The segmented model of CSS describes the stem with four sections composed of the butt section (from stump to breast height of 1.37 m), lower stem (between 1.37 m and 5.27 m), middle stem (from 5.27 m
to 40-70% of total height), and upper stem (from 40% to 70% of total height to the tip of the tree - [17], [33]). The mathematic expression is presented in eqn. 9, where b[1], b[2], b[3] are the
parameters for the butt section; b[4] is the parameter for the lower stem; b[5], b[6] are the coefficients for height above 5.27 m; Z[1] = 1-(h/TH) = 1 - S; Z[2] = 1-(4.5/TH) = 1 - S[3], Z[3] = (h
$$\omega_1 = D^2 \left [1+{\frac{ \left (b_2+\frac{b_3}{D^3} \right ) \left (Z_1^{b_1} - Z_2^{b_1} \right )}{1-Z_2^{b_1}}} \right ]$$
$$\omega_2 = D^2-\frac{(D^2 - F^2) (Z_2^{b_4} - Z_1^{b_4})} { Z_2^{b_4} - \left (1-\frac{17.3}{TH} \right)^{b_4} }$$
$$\omega_3 = \alpha (Z_3 - 1)^2 +I_{M} {\frac{1-\alpha}{b_5^2}} (b_5 - Z_3)^2$$
$$d=(I_{s} \omega_1 +I_{B} \omega_2+I_{T} F^2 \omega_3)^{0.5}$$
Hence, the constraints for this model are (eqn. 10):
$$\cases{ \text{if} \; h \le 1.37 & \text{then} \; I_{S} =1 \; \text{else} \; I_{S} =0\\ \text{if} \; 1.37 \le h \le 5.27 & \text{then} \; I_{B} =1 \; \text{else} \; I_{B} =0\\ \text{if} \; 5.27 \le
h & \text{then} \; I_{T} =1 \; \text{else} \; I_{T} =0\\ \text{if} \; h \le \left (5.27+ b_5 \left (H-5.27 \right ) \right ) & \text{then} \; I_{M} =1 \; \text{else } \;I_{M} =0 }$$
By contrast, the form-class models of second- and third-order polynomial models are shown in eqn. 11 and eqn. 12, respectively:
$$d= b_{1} + b_{2} {h} ^ {2} + b_{3} h+ b_{4}$$
$$d= b_{1} + b_{2} {h} ^ {3} + b_{3} {h} ^ {2} + b_{4} h+ b_{5}$$
where b[1], b[2], b[3], b[4], b[5] are the parameters to be estimated.
Statistical analysis
To test for differences in DBH and total height of CBO, NUT, and SHU at a 0.05 significance level, analysis of variance (ANOVA) was employed.

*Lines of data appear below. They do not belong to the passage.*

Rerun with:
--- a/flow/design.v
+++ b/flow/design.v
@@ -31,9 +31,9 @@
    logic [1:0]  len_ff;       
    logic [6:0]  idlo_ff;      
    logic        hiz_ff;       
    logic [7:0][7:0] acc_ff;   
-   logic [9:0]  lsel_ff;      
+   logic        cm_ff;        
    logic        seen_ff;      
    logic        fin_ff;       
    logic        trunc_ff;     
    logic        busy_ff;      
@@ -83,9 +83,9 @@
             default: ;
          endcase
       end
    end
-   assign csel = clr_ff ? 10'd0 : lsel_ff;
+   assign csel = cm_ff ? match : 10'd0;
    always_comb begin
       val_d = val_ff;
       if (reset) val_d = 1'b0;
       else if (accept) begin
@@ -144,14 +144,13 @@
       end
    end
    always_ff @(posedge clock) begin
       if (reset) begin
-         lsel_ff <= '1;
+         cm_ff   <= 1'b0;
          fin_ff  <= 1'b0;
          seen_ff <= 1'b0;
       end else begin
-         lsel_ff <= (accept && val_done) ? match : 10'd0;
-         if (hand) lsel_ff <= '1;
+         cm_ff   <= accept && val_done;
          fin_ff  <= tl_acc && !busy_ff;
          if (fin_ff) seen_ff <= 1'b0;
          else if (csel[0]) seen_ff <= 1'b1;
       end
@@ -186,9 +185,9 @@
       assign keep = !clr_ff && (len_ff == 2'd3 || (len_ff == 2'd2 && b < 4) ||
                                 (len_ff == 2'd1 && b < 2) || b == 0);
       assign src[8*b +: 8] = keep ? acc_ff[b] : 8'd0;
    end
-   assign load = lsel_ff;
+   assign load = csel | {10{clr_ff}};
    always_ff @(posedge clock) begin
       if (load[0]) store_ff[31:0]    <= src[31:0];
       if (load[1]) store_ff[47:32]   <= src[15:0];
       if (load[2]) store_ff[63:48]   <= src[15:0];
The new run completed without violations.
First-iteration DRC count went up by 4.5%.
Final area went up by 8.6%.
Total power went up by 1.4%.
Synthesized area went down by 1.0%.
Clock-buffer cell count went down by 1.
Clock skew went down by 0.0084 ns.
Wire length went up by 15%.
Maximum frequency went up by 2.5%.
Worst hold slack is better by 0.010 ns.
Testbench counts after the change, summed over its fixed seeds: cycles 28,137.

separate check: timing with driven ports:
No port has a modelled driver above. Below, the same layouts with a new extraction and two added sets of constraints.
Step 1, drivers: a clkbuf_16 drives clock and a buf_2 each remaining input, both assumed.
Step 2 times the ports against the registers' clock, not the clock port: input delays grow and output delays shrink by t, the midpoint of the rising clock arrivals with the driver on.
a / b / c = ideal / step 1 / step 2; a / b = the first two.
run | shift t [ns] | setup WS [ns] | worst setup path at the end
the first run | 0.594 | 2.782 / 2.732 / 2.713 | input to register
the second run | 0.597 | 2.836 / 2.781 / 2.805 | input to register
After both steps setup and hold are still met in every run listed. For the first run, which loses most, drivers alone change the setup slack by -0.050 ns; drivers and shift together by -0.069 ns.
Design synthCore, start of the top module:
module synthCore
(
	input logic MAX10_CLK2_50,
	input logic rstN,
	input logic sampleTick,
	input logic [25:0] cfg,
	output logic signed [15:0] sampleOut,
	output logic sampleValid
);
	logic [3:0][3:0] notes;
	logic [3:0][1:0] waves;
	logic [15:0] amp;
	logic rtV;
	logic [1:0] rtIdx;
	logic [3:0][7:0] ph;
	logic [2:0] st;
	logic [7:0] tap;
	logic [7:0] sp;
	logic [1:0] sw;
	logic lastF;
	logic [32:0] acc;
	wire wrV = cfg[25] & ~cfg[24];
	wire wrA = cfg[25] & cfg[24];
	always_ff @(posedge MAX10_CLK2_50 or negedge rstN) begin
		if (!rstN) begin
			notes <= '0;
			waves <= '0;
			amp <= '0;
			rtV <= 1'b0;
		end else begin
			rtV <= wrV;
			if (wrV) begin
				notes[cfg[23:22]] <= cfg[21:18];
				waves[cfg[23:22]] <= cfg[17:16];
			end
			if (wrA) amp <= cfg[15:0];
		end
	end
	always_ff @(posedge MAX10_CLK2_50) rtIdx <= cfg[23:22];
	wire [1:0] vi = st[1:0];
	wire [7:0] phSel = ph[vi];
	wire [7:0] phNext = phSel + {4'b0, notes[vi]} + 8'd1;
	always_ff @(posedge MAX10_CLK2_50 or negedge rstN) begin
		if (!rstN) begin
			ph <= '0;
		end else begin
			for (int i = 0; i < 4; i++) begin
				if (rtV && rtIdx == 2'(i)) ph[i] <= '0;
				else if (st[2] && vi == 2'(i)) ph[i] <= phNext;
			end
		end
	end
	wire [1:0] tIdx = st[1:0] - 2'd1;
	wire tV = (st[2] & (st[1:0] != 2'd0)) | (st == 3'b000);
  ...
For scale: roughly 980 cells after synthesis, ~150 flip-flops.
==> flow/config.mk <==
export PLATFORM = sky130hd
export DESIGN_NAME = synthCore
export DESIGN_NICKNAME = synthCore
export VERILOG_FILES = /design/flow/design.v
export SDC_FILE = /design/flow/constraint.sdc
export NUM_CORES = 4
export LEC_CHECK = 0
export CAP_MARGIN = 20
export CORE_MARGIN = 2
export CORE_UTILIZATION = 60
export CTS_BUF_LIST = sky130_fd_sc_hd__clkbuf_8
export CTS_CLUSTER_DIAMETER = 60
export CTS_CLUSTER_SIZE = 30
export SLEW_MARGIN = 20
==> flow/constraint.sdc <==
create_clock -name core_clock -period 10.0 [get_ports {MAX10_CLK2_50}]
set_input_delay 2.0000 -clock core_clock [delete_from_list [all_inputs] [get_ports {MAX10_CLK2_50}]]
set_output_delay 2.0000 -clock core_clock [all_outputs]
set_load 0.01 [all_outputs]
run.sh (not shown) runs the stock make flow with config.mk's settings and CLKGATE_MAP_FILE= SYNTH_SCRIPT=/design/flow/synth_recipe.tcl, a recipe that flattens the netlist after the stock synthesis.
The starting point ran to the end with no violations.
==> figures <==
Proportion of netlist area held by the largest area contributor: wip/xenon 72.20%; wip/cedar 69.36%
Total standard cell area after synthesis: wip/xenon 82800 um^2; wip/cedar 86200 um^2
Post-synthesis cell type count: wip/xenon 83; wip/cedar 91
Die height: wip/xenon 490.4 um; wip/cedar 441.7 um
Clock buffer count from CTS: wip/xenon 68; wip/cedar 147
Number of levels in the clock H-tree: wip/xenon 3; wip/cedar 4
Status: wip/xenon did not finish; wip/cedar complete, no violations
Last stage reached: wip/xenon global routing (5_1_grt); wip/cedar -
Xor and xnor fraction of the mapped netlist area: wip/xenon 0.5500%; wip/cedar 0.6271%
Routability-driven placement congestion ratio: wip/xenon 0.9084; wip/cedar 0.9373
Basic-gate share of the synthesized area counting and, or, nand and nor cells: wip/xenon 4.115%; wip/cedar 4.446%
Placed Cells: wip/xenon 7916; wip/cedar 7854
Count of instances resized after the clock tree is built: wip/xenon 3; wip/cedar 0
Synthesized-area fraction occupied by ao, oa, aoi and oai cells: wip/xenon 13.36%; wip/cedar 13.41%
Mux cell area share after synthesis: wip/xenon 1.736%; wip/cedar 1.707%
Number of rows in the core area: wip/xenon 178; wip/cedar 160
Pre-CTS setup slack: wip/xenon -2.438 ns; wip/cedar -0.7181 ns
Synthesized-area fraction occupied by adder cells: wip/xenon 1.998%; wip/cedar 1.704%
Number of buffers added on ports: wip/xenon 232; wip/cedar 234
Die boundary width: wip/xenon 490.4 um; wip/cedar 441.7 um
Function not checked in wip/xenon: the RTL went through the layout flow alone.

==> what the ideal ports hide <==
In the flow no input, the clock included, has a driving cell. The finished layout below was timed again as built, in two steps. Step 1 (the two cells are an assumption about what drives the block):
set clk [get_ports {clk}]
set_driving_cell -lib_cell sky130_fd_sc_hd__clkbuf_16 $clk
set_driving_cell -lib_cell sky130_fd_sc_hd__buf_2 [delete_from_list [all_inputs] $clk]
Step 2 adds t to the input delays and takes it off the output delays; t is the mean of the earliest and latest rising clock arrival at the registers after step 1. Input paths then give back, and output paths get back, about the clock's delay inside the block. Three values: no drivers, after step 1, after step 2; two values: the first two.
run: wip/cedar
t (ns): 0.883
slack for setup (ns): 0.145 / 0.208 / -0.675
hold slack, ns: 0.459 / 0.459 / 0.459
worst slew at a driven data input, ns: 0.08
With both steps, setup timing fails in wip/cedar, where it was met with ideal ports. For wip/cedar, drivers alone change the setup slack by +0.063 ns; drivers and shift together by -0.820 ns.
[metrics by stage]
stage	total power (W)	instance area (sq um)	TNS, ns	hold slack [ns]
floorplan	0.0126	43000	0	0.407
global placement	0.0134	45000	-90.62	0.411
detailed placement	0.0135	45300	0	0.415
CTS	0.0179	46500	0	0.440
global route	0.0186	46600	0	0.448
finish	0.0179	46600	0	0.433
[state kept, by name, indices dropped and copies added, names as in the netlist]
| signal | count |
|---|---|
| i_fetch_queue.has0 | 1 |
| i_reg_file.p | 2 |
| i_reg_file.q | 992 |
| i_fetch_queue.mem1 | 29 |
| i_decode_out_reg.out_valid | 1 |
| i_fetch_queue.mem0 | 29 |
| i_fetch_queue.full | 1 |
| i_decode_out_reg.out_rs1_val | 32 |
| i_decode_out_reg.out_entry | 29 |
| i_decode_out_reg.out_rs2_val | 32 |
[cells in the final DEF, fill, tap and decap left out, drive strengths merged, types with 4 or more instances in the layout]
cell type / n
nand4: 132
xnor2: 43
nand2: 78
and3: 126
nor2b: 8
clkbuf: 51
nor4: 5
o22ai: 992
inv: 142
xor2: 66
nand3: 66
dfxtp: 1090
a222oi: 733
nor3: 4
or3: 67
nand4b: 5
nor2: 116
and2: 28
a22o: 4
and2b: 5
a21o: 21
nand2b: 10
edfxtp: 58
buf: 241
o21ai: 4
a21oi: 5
Context: an optimization exercise on an open-source flow, tuned for a short achievable clock period and few clock cycles. The choices shown serve that exercise and are no tape-out recipe. In this exercise RTL edits were held to simulation tests only and were not proved equivalent to the original. Power and IR drop assume default switching activity.

[flow/design.v]
`default_nettype none
package dcache_geom_pkg;
	typedef logic [30-1:0] addr_t;    
	typedef logic [32-1:0] word_t;
	typedef logic [26-1:0]   tag_t;
	typedef logic [2-1:0] index_t;
	typedef logic [26+2-1:0] block_addr_t;
	typedef logic [128-1:0]            line_t;
endpackage
`default_nettype wire
`default_nettype none
module dcache_top (
	input  logic        clk,
	input  logic        proc_reset,
	input  logic        proc_read,
	input  logic        proc_write,
	input  dcache_geom_pkg::addr_t       proc_addr,
	input  dcache_geom_pkg::word_t       proc_wdata,
	output dcache_geom_pkg::word_t       proc_rdata,
	output logic        proc_stall,
	output logic        mem_read,
	output logic        mem_write,
	output dcache_geom_pkg::block_addr_t mem_addr,
	output dcache_geom_pkg::line_t       mem_wdata,
	input  dcache_geom_pkg::line_t       mem_rdata,
	input  logic        mem_ready
);
	localparam int S = 4;
	dcache_geom_pkg::line_t data0 [0:S-1];
	dcache_geom_pkg::line_t data1 [0:S-1];
	dcache_geom_pkg::tag_t  tag0  [0:S-1];
	dcache_geom_pkg::tag_t  tag1  [0:S-1];
	logic [S-1:0] valid0, valid1;
	logic [S-1:0] dirty0, dirty1;
	logic [S-1:0] lru;       
	logic st_wb, st_rd, st_done, st_hit, st_fix;
	logic hw_q;              
	logic                         stall_q;
	dcache_geom_pkg::word_t       rdata_q;
	logic                         mrd_q, mwr_q;
	dcache_geom_pkg::block_addr_t maddr_q;
	dcache_geom_pkg::line_t       mwdata_q;
	assign proc_stall = stall_q;
	assign proc_rdata = rdata_q;
	assign mem_read   = mrd_q;
	assign mem_write  = mwr_q;
	assign mem_addr   = maddr_q;
	assign mem_wdata  = mwdata_q;
	dcache_geom_pkg::index_t idx;
	dcache_geom_pkg::tag_t   req_tag;
	logic [1:0]              off;
	logic [S-1:0]            sdec;    
	logic [3:0]              wdec;    
	logic                    req, look;
	assign idx     = proc_addr[2 +: 2];
	assign req_tag = proc_addr[30-1 -: 26];
	assign off     = proc_addr[1:0];
	assign req     = proc_read | proc_write;
	assign look    = ~st_wb & ~st_rd & ~st_done & ~st_fix;
	always_comb begin
		for (int s = 0; s < S; s++) sdec[s] = (idx == s);
		for (int w = 0; w < 4; w++) wdec[w] = (off == w);
	end
	dcache_geom_pkg::index_t aq_idx;
	logic [1:0]              aq_off;
	logic [3:0]              aq_tagl;
	logic                    aq_wr;
	logic [S-1:0]            aq_sdec;
	logic [3:0]              aq_wdec;
	always_ff @(posedge clk) begin
		aq_idx  <= idx;
		aq_off  <= off;
		aq_tagl <= req_tag[3:0];
		aq_wr   <= proc_write;
		aq_sdec <= sdec;
		aq_wdec <= wdec;
	end
	logic [S-1:0] eq0, eq1;
	always_comb begin
		for (int s = 0; s < S; s++) begin
			eq0[s] = (tag0[s] == req_tag);
			eq1[s] = (tag1[s] == req_tag);
		end
	end
	logic hit0, hit1, hit;
	assign hit0 = |(sdec & valid0 & eq0);
	assign hit1 = |(sdec & valid1 & eq1);
	assign hit  = hit0 | hit1;
	logic                   vic_dirty;
	dcache_geom_pkg::tag_t  vic_tag;
	dcache_geom_pkg::line_t vic_line;
	always_comb begin
		vic_dirty = 1'b0;
		vic_tag   = '0;
		vic_line  = '0;
		for (int s = 0; s < S; s++) begin
			if (sdec[s]) begin
				vic_dirty = lru[s] ? dirty1[s] : dirty0[s];
				vic_tag   = lru[s] ? tag1[s]   : tag0[s];
				vic_line  = lru[s] ? data1[s]  : data0[s];
			end
		end
	end
	logic aq_vic;
	always_comb begin
		aq_vic = 1'b0;
		for (int s = 0; s < S; s++) if (aq_sdec[s]) aq_vic = lru[s];
	end
	logic [1:0] l1_set, l2_set;
	logic       l1_way, l2_way;
	logic [3:0] l1_key, l2_key;
	dcache_geom_pkg::line_t l1_line, l2_line;
	always_comb begin
		l1_line = '0;
		l2_line = '0;
		for (int s = 0; s < S; s++) begin
			if (l1_set == s) l1_line = l1_way ? data1[s] : data0[s];
			if (l2_set == s) l2_line = l2_way ? data1[s] : data0[s];
		end
	end
	logic                   take1;
	dcache_geom_pkg::word_t wg;
	assign take1 = (proc_addr[5:2] == l1_key);
	always_comb begin
		wg = '0;
		for (int w = 0; w < 4; w++) begin
			if (wdec[w]) wg = take1 ? l1_line[w*32 +: 32] : l2_line[w*32 +: 32];
		end
	end
	logic guess_ok;
	assign guess_ok = take1 ? ((idx == l1_set) & (hit1 == l1_way))
	                        : ((idx == l2_set) & (hit1 == l2_way));
	dcache_geom_pkg::word_t wfix;
	always_comb begin
		wfix = '0;
		for (int s = 0; s < S; s++) begin
			for (int w = 0; w < 4; w++) begin
				if (aq_sdec[s] && aq_wdec[w]) wfix = hw_q ? data1[s][w*32 +: 32] : data0[s][w*32 +: 32];
			end
		end
	end
	dcache_geom_pkg::word_t wm;
	always_comb begin
		wm = '0;
		for (int w = 0; w < 4; w++) begin
			if (aq_wdec[w]) wm = mem_rdata[w*32 +: 32];
		end
	end
	logic lk_hit, lk_miss;
	assign lk_hit  = look & req & hit;
	assign lk_miss = look & req & ~hit;
	logic fill;
	assign fill = st_rd & mem_ready;
	logic wb_nx, rd_nx, done_nx, selv;
	assign wb_nx   = (lk_miss & vic_dirty) | (st_wb & ~mem_ready);
	assign rd_nx   = (lk_miss & ~vic_dirty) | (st_wb & mem_ready) | (st_rd & ~mem_ready);
	logic lk_done, fix_nx;
	assign lk_done = lk_hit & (proc_write | guess_ok);
	assign fix_nx  = lk_hit & ~proc_write & ~guess_ok;
	assign done_nx = lk_done | fill | st_fix;
	assign selv    = vic_dirty & ~st_rd & ~(st_wb & mem_ready);
	always_ff @(posedge clk) begin
		st_wb    <= ~proc_reset & wb_nx;
		st_rd    <= ~proc_reset & rd_nx;
		st_done  <= ~proc_reset & done_nx;
		st_hit   <= ~proc_reset & (lk_hit | st_fix);
		st_fix   <= ~proc_reset & fix_nx;
		stall_q  <= proc_reset | ~done_nx;
		mwr_q    <= ~proc_reset & ((lk_miss & vic_dirty) | (mwr_q & ~mem_ready));
		mrd_q    <= ~proc_reset & ((lk_miss & ~vic_dirty) | (mwr_q & mem_ready) | (mrd_q & ~mem_ready));
		hw_q     <= st_fix ? hw_q : hit1;
		rdata_q  <= st_rd ? wm : (st_fix ? wfix : wg);
		maddr_q  <= selv ? {vic_tag, idx} : proc_addr[30-1:2];
		mwdata_q <= vic_line;
	end
	logic       touch, t_way;
	logic [3:0] t_key;
	assign touch = (st_done & st_hit) | fill;
	assign t_way = fill ? aq_vic : hw_q;
	assign t_key = {aq_tagl[1:0], aq_idx};
	always_ff @(posedge clk) begin
		if (proc_reset) begin
			l1_set <= 2'd0;
			l1_way <= 1'b0;
			l1_key <= 4'd0;
			l2_set <= 2'd0;
			l2_way <= 1'b0;
			l2_key <= 4'd0;
		end else if (touch && !(t_key == l1_key && aq_idx == l1_set && t_way == l1_way)) begin
			l1_set <= aq_idx;
			l1_way <= t_way;
			l1_key <= t_key;
			l2_set <= l1_set;
			l2_way <= l1_way;
			l2_key <= l1_key;
		end
	end
	logic store;
	assign store = st_done & st_hit & aq_wr;
	dcache_geom_pkg::line_t fill_line;
	always_comb begin
		for (int w = 0; w < 4; w++) begin
			fill_line[w*32 +: 32] = (aq_wr && aq_wdec[w]) ? proc_wdata : mem_rdata[w*32 +: 32];
		end
	end
	always_ff @(posedge clk) begin
		for (int s = 0; s < S; s++) begin
			if (fill && aq_sdec[s] && !aq_vic) begin
				data0[s] <= fill_line;
				tag0[s]  <= req_tag;
			end
			if (fill && aq_sdec[s] && aq_vic) begin
				data1[s] <= fill_line;
				tag1[s]  <= req_tag;
			end
			for (int w = 0; w < 4; w++) begin
				if (store && aq_sdec[s] && aq_wdec[w] && !hw_q) data0[s][w*32 +: 32] <= proc_wdata;
				if (store && aq_sdec[s] && aq_wdec[w] &&  hw_q) data1[s][w*32 +: 32] <= proc_wdata;
			end
		end
	end
	always_ff @(posedge clk) begin
		if (proc_reset) begin
			valid0 <= '0;
			valid1 <= '0;
			dirty0 <= '0;
			dirty1 <= '0;
			lru    <= '0;    
		end else begin
			for (int s = 0; s < S; s++) begin
				if (aq_sdec[s]) begin
					if (fill) begin
						if (aq_vic) begin
							valid1[s] <= 1'b1;
							dirty1[s] <= aq_wr;
						end else begin
							valid0[s] <= 1'b1;
							dirty0[s] <= aq_wr;
						end
						lru[s] <= ~aq_vic;
					end
					if (st_done && st_hit) begin
						lru[s] <= ~hw_q;    
						if (aq_wr) begin
							if (hw_q) dirty1[s] <= 1'b1;
							else      dirty0[s] <= 1'b1;
						end
					end
				end
			end
		end
	end
endmodule
`default_nettype wire
What follows belongs to an exercise in optimizing a design on an open flow for small area; a production flow would make more cautious choices. Function was checked by simulation only, so behaviour that the tests miss may differ from the original. Power and IR drop assume default switching activity.

==> flow/design.v (excerpt) <==
module instr_mem_sync
#(
    parameter int unsigned     XLEN       = 32,
    parameter int unsigned     DEPTH      = 64,
    parameter int unsigned     ADDR_W     = 32,
    parameter logic [XLEN-1:0] CLEAR_WORD = XLEN'(imem_pkg::NOP)
) (
    input  logic              clk,
    input  logic              reset,
    output logic              init_busy,
    input  logic              rd_req,
    output logic              rd_ready,
    input  logic [ADDR_W-1:0] rd_addr,
    output logic              rd_valid,
    output logic [XLEN-1:0]   rd_data,
    output logic              rd_fault,
    input  logic              ld_en,
    input  logic [ADDR_W-1:0] ld_addr,
    input  logic [XLEN-1:0]   ld_data,
    output logic              ld_err
);
    localparam int unsigned IDX_W = $clog2(DEPTH);
    logic [XLEN-1:0]  mem [DEPTH];
    logic [XLEN-1:0]  mem_d [DEPTH];
    logic             phase;
    logic             ready;
    logic [IDX_W-1:0] cnt;
    logic             rd_legal;
    logic             ld_legal;
    logic             rd_accept;
    logic             ld_accept;
    logic [IDX_W-1:0] rd_idx;
    logic [IDX_W-1:0] ld_idx;
    logic [XLEN-1:0]  wdata;
    logic [XLEN-1:0]  wcol;
    logic [7:0]       wph, wpl;
    logic [7:0]       rph, rpl;
    logic [DEPTH-1:0] wsel;
    logic [DEPTH-1:0] wkeep;
    logic [DEPTH-1:0] rsel;
    logic             rd_hold;
    logic             rd_nop_n;
    logic             rd_phase;
    logic [XLEN-1:0]  rd_sel;
    logic [XLEN-1:0]  rd_next;
    always_ff @(posedge clk or posedge reset) begin
        if (reset) begin
            ready <= 1'b0;
            cnt   <= '0;
            phase <= 1'b0;
        end else begin
            phase <= !phase;
            if (!ready) begin
                cnt <= cnt + 1'b1;
                if (&cnt) ready <= 1'b1;
            end
        end
    end
    assign init_busy = !ready;
    assign rd_ready  = ready;
    assign rd_legal  = imem_pkg::addr_legal(64'(rd_addr), DEPTH);
  ...
Size: about 5,600 cells after synthesis, ~140 I/O pins.
clock: 6.0 ns
lec_check: 0
cap_margin: 20
core_margin: 2
core_utilization: 70
slew_margin: 20
synth_hierarchical: 1
standard.sh (not shown) runs the stock make flow with config.mk's settings and CLKGATE_MAP_FILE= SYNTH_SCRIPT=/design/flow/synth_recipe.tcl, a recipe that flattens the netlist after the stock synthesis.
==> flow/flow/run.sh <==
#!/bin/bash
# The standard ORFS flow (standard.sh), with three changes passed to it
# through ORFS's own variables:
#  - port buffers use the smallest buffer (buf_1) instead of the default
#    delay-cell buffer;
#  - the clock tree is built from clkbuf_8 cells on clusters of at most 16
#    sinks within 40 um, without dummy balancing loads;
#  - after global routing, gates on paths with positive slack are downsized
#    (ORFS's RECOVER_POWER step).
# All of make's output goes to standard.log; ORFS writes each step's log
# under orfs/logs/.
set -euo pipefail
export BUFFER_PORTS_ARGS="-buffer_cell sky130_fd_sc_hd__buf_1"
export CTS_ARGS="-sink_clustering_enable -repair_clock_nets -sink_clustering_size 16 -sink_clustering_max_diameter 40 -buf_list sky130_fd_sc_hd__clkbuf_8 -dont_use_dummy_load"
export RECOVER_POWER=100
bash standard.sh > standard.log 2>&1
The starting point produced a layout that fails on capacitance limit, slew limit.
Rerun with:
==> flow/flow/run.sh (replaced) <==
#!/bin/bash
# The standard ORFS flow (standard.sh), with two changes passed to it
# through ORFS's own variables:
#  - port buffers use the smallest buffer (buf_1) instead of the default
#    delay-cell buffer;
#  - the clock tree is built from clkbuf_8 cells on clusters of at most 16
#    sinks within 40 um, without dummy balancing loads.
# All of make's output goes to standard.log; ORFS writes each step's log
# under orfs/logs/.
set -euo pipefail
export BUFFER_PORTS_ARGS="-buffer_cell sky130_fd_sc_hd__buf_1"
export CTS_ARGS="-sink_clustering_enable -repair_clock_nets -sink_clustering_size 16 -sink_clustering_max_diameter 40 -buf_list sky130_fd_sc_hd__clkbuf_8 -dont_use_dummy_load"
bash standard.sh > standard.log 2>&1
CORE_UTILIZATION = 65   (was 70)
After rerunning: The changed run passed the timing, design-rule and antenna checks; clock-buffer cell count increases by 3; maximum frequency grows by about a fifth; non-clock buffer count went down by 8; wire length goes up by a few percent; cell count climbs slightly; hold slack hardly moves; final area went up slightly; setup slack gets better by 0.64 ns; sequential power stays flat; total power rises slightly; via count shrinks slightly.

[separate check: timing with driven ports]
The results above use ideal ports. As a check the final layouts listed here were re-extracted and re-timed, cells and wires unchanged. Step 1, drivers: a clkbuf_16 drives clk and a buf_2 each remaining input, both assumed. Step 2 moves the port delays by t, midway between the first and last clock arrival at a register: inputs arrive t later, outputs are due t later. That takes back most of the time a late clock gives input paths. Three values: no drivers, after step 1, after step 2; two values: the first two.
run	t (ns)	setup WS [ns]	worst hold slack (ns)	worst setup path after step 2	clock arrival spread, ns
the first run	0.972	0.954 / 0.954 / 0.593	0.447 / 0.447 / 0.447	input to register	0.102 / 0.103
the second run	0.969	1.598 / 1.598 / 0.676	0.445 / 0.409 / 0.445	input to register	0.082 / 0.082
For the second run, which loses most, drivers alone change the setup slack by 0.000 ns; drivers and shift together by -0.922 ns.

The measurements of DOB, DIB, and height pairs provided the inputs for TProfile ([26]) to estimate the parameters of each profile equation described above. All profile equations fitted in this study
were calculated using Tprofile which can fit commonly used profile functions for a variety of hardwood species throughout the Southeast US ([26], [12]). One potential problem in fitting the stem
profile model is autocorrelation ([43], [46]); to address this concern, Durbin-Watson test for both DOB and DIB data of three oak species were performed. The test statistic values were all around 1.4
/1.5 (p-value ~ 0.09), indicating that autocorrelation was not a major concern in the data.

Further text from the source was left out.